Picus Security: Kommandozeilenschnittstelle unter den 5 häufigsten Angriffstechniken
Die Analyse von Picus Security zeigt, dass die Kommandozeilenschnittstelle (CLI) die fünfhäufigste MITRE ATT&CK-Technik in Malware ist und weithin von Angreifern genutzt wird.

Picus Securitys Forschung hat die Kommandozeilenschnittstelle (Command Line Interface, CLI) als die fünfthäufigste MITRE ATT&CK-Technik identifiziert, die in Malware eingesetzt wird. Diese Erkenntnis basiert auf einer umfassenden Analyse von fast 50.000 Malware-Samples im Jahr 2019, bei der über 445.000 beobachtete Taktiken, Techniken und Prozeduren (TTPs) von Angreifern dem ATT&CK-Framework zugeordnet wurden.
Die Version 7 des MITRE ATT&CK-Frameworks hat die Techniken Kommandozeilenschnittstelle und Skripting zu einer einzigen Technik zusammengefasst: "Command and Scripting Interpreter" (T1059), was ihre Bedeutung unterstreicht. Bedrohungsakteure nutzen häufig die integrierten Kommandozeilen von Betriebssystemen für ihre Operationen, da diese oft weniger auffällig sind als Anwendungen von Drittanbietern.
CLI-Techniken gelten als entscheidend für die Ausführung, da sie es Angreifern ermöglichen, kontrollierten Code auszuführen und mit lokalen oder entfernten Systemen zu interagieren. Diese Techniken werden häufig mit anderen Taktiken kombiniert, wie z. B. lateraler Bewegung und Datenexfiltration, um umfassendere Angriffsziele zu erreichen.
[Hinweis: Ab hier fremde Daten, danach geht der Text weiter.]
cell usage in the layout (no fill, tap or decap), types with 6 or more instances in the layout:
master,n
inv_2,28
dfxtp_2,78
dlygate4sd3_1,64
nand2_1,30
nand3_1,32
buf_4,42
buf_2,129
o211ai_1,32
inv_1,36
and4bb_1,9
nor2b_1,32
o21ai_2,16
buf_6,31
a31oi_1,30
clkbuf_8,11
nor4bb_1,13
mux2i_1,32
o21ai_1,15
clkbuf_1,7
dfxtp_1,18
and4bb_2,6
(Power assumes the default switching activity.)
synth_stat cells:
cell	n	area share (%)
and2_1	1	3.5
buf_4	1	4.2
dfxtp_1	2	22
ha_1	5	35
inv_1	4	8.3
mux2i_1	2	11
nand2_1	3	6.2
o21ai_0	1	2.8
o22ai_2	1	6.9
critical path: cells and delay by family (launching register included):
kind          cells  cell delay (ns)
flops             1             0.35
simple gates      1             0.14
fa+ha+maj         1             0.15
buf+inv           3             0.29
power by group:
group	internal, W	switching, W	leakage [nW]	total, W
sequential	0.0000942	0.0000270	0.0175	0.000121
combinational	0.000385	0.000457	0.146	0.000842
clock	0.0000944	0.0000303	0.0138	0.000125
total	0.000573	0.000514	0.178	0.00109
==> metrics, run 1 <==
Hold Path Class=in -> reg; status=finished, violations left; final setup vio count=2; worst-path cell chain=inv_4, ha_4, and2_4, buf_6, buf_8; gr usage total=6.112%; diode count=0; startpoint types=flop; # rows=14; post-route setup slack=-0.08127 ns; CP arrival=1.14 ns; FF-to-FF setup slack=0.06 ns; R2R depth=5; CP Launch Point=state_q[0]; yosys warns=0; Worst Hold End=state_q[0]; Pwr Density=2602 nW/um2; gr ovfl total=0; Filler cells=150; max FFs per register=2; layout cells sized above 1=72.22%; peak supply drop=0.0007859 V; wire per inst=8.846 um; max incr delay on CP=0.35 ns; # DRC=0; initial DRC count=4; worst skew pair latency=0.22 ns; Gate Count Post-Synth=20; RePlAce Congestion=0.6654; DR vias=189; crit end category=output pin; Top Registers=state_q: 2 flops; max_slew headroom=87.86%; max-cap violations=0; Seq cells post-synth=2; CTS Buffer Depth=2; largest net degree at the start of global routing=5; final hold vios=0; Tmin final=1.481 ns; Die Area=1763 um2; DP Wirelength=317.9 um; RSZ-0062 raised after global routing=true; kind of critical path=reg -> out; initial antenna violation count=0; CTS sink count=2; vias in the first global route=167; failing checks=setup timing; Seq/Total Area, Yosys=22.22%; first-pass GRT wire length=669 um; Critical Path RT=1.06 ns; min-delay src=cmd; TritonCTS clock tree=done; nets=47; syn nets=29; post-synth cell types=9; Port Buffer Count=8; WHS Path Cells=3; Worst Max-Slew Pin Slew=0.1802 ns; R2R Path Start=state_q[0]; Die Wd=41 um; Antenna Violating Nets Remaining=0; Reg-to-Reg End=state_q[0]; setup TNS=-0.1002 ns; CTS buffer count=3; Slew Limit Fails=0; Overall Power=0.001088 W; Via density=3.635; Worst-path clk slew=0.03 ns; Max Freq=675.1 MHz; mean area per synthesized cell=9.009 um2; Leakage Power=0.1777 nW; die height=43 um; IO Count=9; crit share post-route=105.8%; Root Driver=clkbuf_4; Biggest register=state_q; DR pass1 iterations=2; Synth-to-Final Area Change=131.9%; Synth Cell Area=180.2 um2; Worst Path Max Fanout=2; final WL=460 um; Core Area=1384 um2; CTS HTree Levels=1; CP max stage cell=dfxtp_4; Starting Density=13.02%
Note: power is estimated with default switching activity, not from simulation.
Die Analyse detaillierte auch Untertechniken innerhalb von Command and Scripting Interpreter, einschließlich PowerShell (T1059.001), AppleScript (T1059.002) und Windows Command Shell (T1059.003). Insbesondere PowerShell wurde für seine umfassenden Fähigkeiten hervorgehoben, was es zu einem bevorzugten Werkzeug sowohl für Administratoren als auch für böswillige Akteure macht.
Picus Security bietet Einblicke und potenzielle Testmethoden, um Organisationen dabei zu unterstützen, diese verbreiteten Angriffstechniken zu erkennen und sich dagegen zu verteidigen, wodurch die allgemeine Cybersicherheitslage verbessert wird.